For all its contemporary relevance, the concerns of Fuccboi remind me of a remixed version of multiple twentieth-century works of literature about male anguish. A Xanny’d Jack Kerouac, less On the Road than strung out on the stoop. But, more interestingly, in its explorations of the mental effects of a deteriorating body undergoing a series of health crises, all conjoined in the context of larger historical crises, the novel is reminiscent of Louis Ferdinand-Céline’s interwar masterpiece Journey to the End of the Night (1932), a work in which the narrator is also often covered with weeping wounds.
In its style, Céline paired a celebration of the coarseness of working-class speech with an elliptical disdain for spelling everything out. It’s in this strange combination of vulgarity and omission that bridges the divide between the two writers, despite the nine decades separating them. Where the French writer takes a rather indulgent pleasure in plunging into the excesses of a masculinity wounded by World War I and from serving in French colonial Africa, the darkness toward which Conroe attempts to make his narrator travel is comparatively limited in its external experience. A general sense of malaise, compounded by poverty and uncertainty about his future, haunt Sean more than any real events.

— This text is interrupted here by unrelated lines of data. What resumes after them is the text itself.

**config.mk**
```make
export PLATFORM = sky130hd
export DESIGN_NAME = rns_bx_unit
export DESIGN_NICKNAME = d
export VERILOG_FILES = /design/src/rtl/rns_bx_pkg.sv /design/src/rtl/rns_bx_modred.sv /design/src/rtl/rns_bx_cox.sv /design/src/rtl/rns_bx_dest_ch.sv /design/src/rtl/rns_bx_unit.sv
export SDC_FILE = /design/constraint.sdc
export NUM_CORES = 2
export LEC_CHECK = 0
export BUFFER_PORTS_ARGS = -buffer_cell sky130_fd_sc_hd__buf_2
export CELL_PAD_IN_SITES_DETAIL_PLACEMENT = 1
export CELL_PAD_IN_SITES_GLOBAL_PLACEMENT = 1
export CORE_MARGIN = 2
export CORE_UTILIZATION = 52
export DETAILED_ROUTE_END_ITERATION = 7
export PLACE_DENSITY_LB_ADDON = 0.1
export SLEW_MARGIN = 15
export SYNTH_ARGS = -nofsm -noshare
export SYNTH_HDL_FRONTEND = slang
export SYNTH_SLANG_ARGS = --single-unit
export TNS_END_PERCENT = 30
```
**constraint.sdc**
```tcl
create_clock -name clk_i -period 31.9 [get_ports clk_i]
set_clock_uncertainty 0.2 [all_clocks]
set_input_delay 1.595 -clock clk_i [delete_from_list [all_inputs] [get_ports clk_i]]
set_output_delay 1.595 -clock clk_i [all_outputs]
set_load 0.05 [all_outputs]
```
<file path="config.mk">
export PLATFORM = sky130hd
export DESIGN_NAME = sda_attr_decoder
export DESIGN_NICKNAME = d
export VERILOG_FILES = /design/src/rtl/sda_pkg.sv /design/src/rtl/sda_default_dec.sv /design/src/rtl/sda_remap_dec.sv /design/src/rtl/sda_attr_decoder.sv
export SDC_FILE = /design/constraint.sdc
export NUM_CORES = 1
export LEC_CHECK = 0
export BUFFER_PORTS_ARGS = -buffer_cell sky130_fd_sc_hd__clkbuf_2
export CAP_MARGIN = 10
export CORE_MARGIN = 10
export CORE_UTILIZATION = 30
export CTS_CLUSTER_DIAMETER = 30
export DETAILED_ROUTE_END_ITERATION = 8
export PLACE_DENSITY = 0.6
export SYNTH_ARGS = -nofsm -noshare
export SYNTH_HDL_FRONTEND = slang
export SYNTH_SLANG_ARGS = --single-unit
</file>
<file path="constraint.sdc">
create_clock -name clk -period 2.4 [get_ports clk]
set_clock_uncertainty 0.1 [all_clocks]
set_input_delay 0.48 -clock clk [delete_from_list [all_inputs] [get_ports clk]]
set_output_delay 0.48 -clock clk [all_outputs]
set_load 0.005 [all_outputs]
</file>
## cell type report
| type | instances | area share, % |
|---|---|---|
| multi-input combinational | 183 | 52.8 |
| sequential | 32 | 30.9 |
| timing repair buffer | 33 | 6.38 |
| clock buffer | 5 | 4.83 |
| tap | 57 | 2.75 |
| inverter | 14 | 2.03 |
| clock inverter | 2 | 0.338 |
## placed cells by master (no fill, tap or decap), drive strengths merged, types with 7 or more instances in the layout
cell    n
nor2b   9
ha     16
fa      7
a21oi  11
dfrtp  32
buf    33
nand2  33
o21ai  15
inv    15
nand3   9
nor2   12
**src/rtl/pwm3_pkg.sv**
```systemverilog
package pwm3_pkg;
  // strobes from the carrier control to the gate datapath
  typedef struct packed {
    logic load;   // zero point: capture new settings
  } pwmStrobe_t;
endpackage

```
**src/rtl/pwm3_ctrl.sv**
```systemverilog
module pwm3_ctrl
  import pwm3_pkg::*;
#(
  parameter int CNT_W = 8,
  parameter int DLY_W = 9
) (
  input  logic             clk,
  input  logic             rst_n,
  input  logic [CNT_W-1:0] periodIn,
  input  logic [DLY_W-1:0] delayIn,
  output logic [CNT_W-1:0] carrier,
  output pwmStrobe_t       strobe,
  output logic             adcTrig
);
  localparam logic [DLY_W-1:0] DLY_ONE = DLY_W'(1);
  localparam logic [CNT_W-1:0] CNT_ONE = CNT_W'(1);

  logic [CNT_W-1:0] cnt, perAct;
  logic [DLY_W-1:0] dlyCnt;
  logic             dirUp, armed, trigQ;
  logic             zeroPt;

  assign zeroPt      = (cnt == '0);
  assign carrier     = cnt;
  assign strobe.load = zeroPt;
  assign adcTrig     = trigQ;

  always_ff @(posedge clk or negedge rst_n) begin
    if (!rst_n) begin
      cnt    <= '0;
      perAct <= '0;
      dirUp  <= 1'b1;
      dlyCnt <= '0;
      armed  <= 1'b0;
      trigQ  <= 1'b0;
    end else begin
      trigQ <= 1'b0;
      if (zeroPt) begin
        perAct <= periodIn;
        cnt    <= (periodIn == '0) ? '0 : CNT_ONE;
        dirUp  <= 1'b1;
        if (delayIn == '0) begin
          trigQ <= 1'b1;
          armed <= 1'b0;
        end else begin
          armed  <= 1'b1;
          dlyCnt <= delayIn;
        end
      end else begin
        if (dirUp) begin
          if (cnt >= perAct) begin
            cnt   <= cnt - CNT_ONE;
            dirUp <= 1'b0;
          end else begin
            cnt <= cnt + CNT_ONE;
          end
        end else begin
          cnt <= cnt - CNT_ONE;
        end
        if (armed) begin
          if (dlyCnt == DLY_ONE) begin
            trigQ <= 1'b1;
            armed <= 1'b0;
          end else begin
            dlyCnt <= dlyCnt - DLY_ONE;
          end
        end
      end
    end
  end

  // carrier never leaves the range 0..P
  p_carrier_bound_r1: assert property (@(posedge clk) disable iff (!rst_n)
    cnt <= perAct);

  // period only changes at the zero point
  p_period_hold_r6: assert property (@(posedge clk) disable iff (!rst_n)
    !zeroPt |=> $stable(perAct));
endmodule

```
**src/rtl/pwm3_leg.sv**
```systemverilog
module pwm3_leg #(
  parameter int CNT_W = 8,
  parameter int DT_W  = 6
) (
  input  logic             clk,
  input  logic             rst_n,
  input  logic [CNT_W-1:0] carrier,
  input  logic [CNT_W-1:0] cmpVal,
  input  logic [DT_W-1:0]  deadVal,
  output logic             hiOn,
  output logic             loOn
);
  localparam logic [DT_W-1:0] DT_ONE = DT_W'(1);

  logic            cmdHi;
  logic [DT_W-1:0] hiWait, loWait;

  assign cmdHi = (carrier < cmpVal);

  always_ff @(posedge clk or negedge rst_n) begin
    if (!rst_n) begin
      hiOn   <= 1'b0;
      loOn   <= 1'b0;
      hiWait <= '0;
      loWait <= '0;
    end else begin
      if (!cmdHi) begin
        hiOn   <= 1'b0;
        hiWait <= '0;
      end else if (hiWait >= deadVal) begin
        hiOn <= 1'b1;
      end else begin
        hiWait <= hiWait + DT_ONE;
      end
      if (cmdHi) begin
        loOn   <= 1'b0;
        loWait <= '0;
      end else if (loWait >= deadVal) begin
        loOn <= 1'b1;
      end else begin
        loWait <= loWait + DT_ONE;
      end
    end
  end

  // the two switches of a leg are never on together
  p_leg_exclusive_r2: assert property (@(posedge clk) disable iff (!rst_n)
    !(hiOn && loOn));
endmodule

```
**src/rtl/pwm3_gates.sv**
```systemverilog
module pwm3_gates
  import pwm3_pkg::*;
#(
  parameter int CNT_W  = 8,
  parameter int DT_W   = 6,
  parameter int PHASES = 3
) (
  input  logic                          clk,
  input  logic                          rst_n,
  input  logic [CNT_W-1:0]              carrier,
  input  pwmStrobe_t                    strobe,
  input  logic [PHASES-1:0][CNT_W-1:0]  cmpIn,
  input  logic [DT_W-1:0]               deadIn,
  input  logic                          pMode,
  output logic [PHASES-1:0]             gateHi,
  output logic [PHASES-1:0]             gateLo
);
  logic [PHASES-1:0][CNT_W-1:0] cmpAct;
  logic [DT_W-1:0]              deadAct;
  logic [PHASES-1:0]            hiOn, loOn;

  always_ff @(posedge clk or negedge rst_n) begin
    if (!rst_n) begin
      cmpAct  <= '0;
      deadAct <= '0;
    end else if (strobe.load) begin
      cmpAct  <= cmpIn;
      deadAct <= deadIn;
    end
  end

  for (genvar ph = 0; ph < PHASES; ph++) begin : g_leg
    pwm3_leg #(.CNT_W(CNT_W), .DT_W(DT_W)) u_leg (
      .clk     (clk),
      .rst_n   (rst_n),
      .carrier (carrier),
      .cmpVal  (cmpAct[ph]),
      .deadVal (deadAct),
      .hiOn    (hiOn[ph]),
      .loOn    (loOn[ph])
    );
  end

  // polarity selection: P-channel high sides are driven active low
  always_comb begin
    gateHi = pMode ? ~hiOn : hiOn;
    gateLo = loOn;
  end

  // compare and dead-time settings move only on the load strobe
  p_cmp_hold_r6: assert property (@(posedge clk) disable iff (!rst_n)
    !strobe.load |=> $stable(cmpAct));
  p_dead_hold_r6: assert property (@(posedge clk) disable iff (!rst_n)
    !strobe.load |=> $stable(deadAct));
endmodule

```
**src/rtl/tri_phase_pwm.sv**
```systemverilog
module tri_phase_pwm
  import pwm3_pkg::*;
#(
  parameter int CNT_W = 8,
  parameter int DT_W  = 6,
  parameter int DLY_W = CNT_W + 1
) (
  input  logic             clk,
  input  logic             rst_n,
  input  logic [CNT_W-1:0] periodIn,
  input  logic [CNT_W-1:0] cmpA,
  input  logic [CNT_W-1:0] cmpB,
  input  logic [CNT_W-1:0] cmpC,
  input  logic [DT_W-1:0]  deadIn,
  input  logic [DLY_W-1:0] delayIn,
  input  logic             pMode,
  output logic [2:0]       gateHi,
  output logic [2:0]       gateLo,
  output logic             adcTrig
);
  localparam int PHASES = 3;

  logic [CNT_W-1:0]             carrier;
  pwmStrobe_t                   strobe;
  logic [PHASES-1:0][CNT_W-1:0] cmpBus;

  assign cmpBus = {cmpC, cmpB, cmpA};

  pwm3_ctrl #(.CNT_W(CNT_W), .DLY_W(DLY_W)) u_ctrl (
    .clk      (clk),
    .rst_n    (rst_n),
    .periodIn (periodIn),
    .delayIn  (delayIn),
    .carrier  (carrier),
    .strobe   (strobe),
    .adcTrig  (adcTrig)
  );

  pwm3_gates #(.CNT_W(CNT_W), .DT_W(DT_W), .PHASES(PHASES)) u_gates (
    .clk     (clk),
    .rst_n   (rst_n),
    .carrier (carrier),
    .strobe  (strobe),
    .cmpIn   (cmpBus),
    .deadIn  (deadIn),
    .pMode   (pMode),
    .gateHi  (gateHi),
    .gateLo  (gateLo)
  );
endmodule

```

Nevertheless, for all its strengths, Fuccboi does not transcend the limits of its genre. Like Heti’s, Lin’s, and Knausgård’s, Conroe’s autofiction remains unable to situate the interiority of its narrator in the broader stream of events, things, and people. It is, however, story — fueled by the communication between people — that would provide the means for overcoming the suffocating interiority in which Sean is trapped.
Fuccboi is smartest where it forces questions: How does suffering affect our sense of self? Does the scumbag deserve access to medical care? Should the fuckboy be alleviated from his suffering?
Maybe even he fucking deserves that.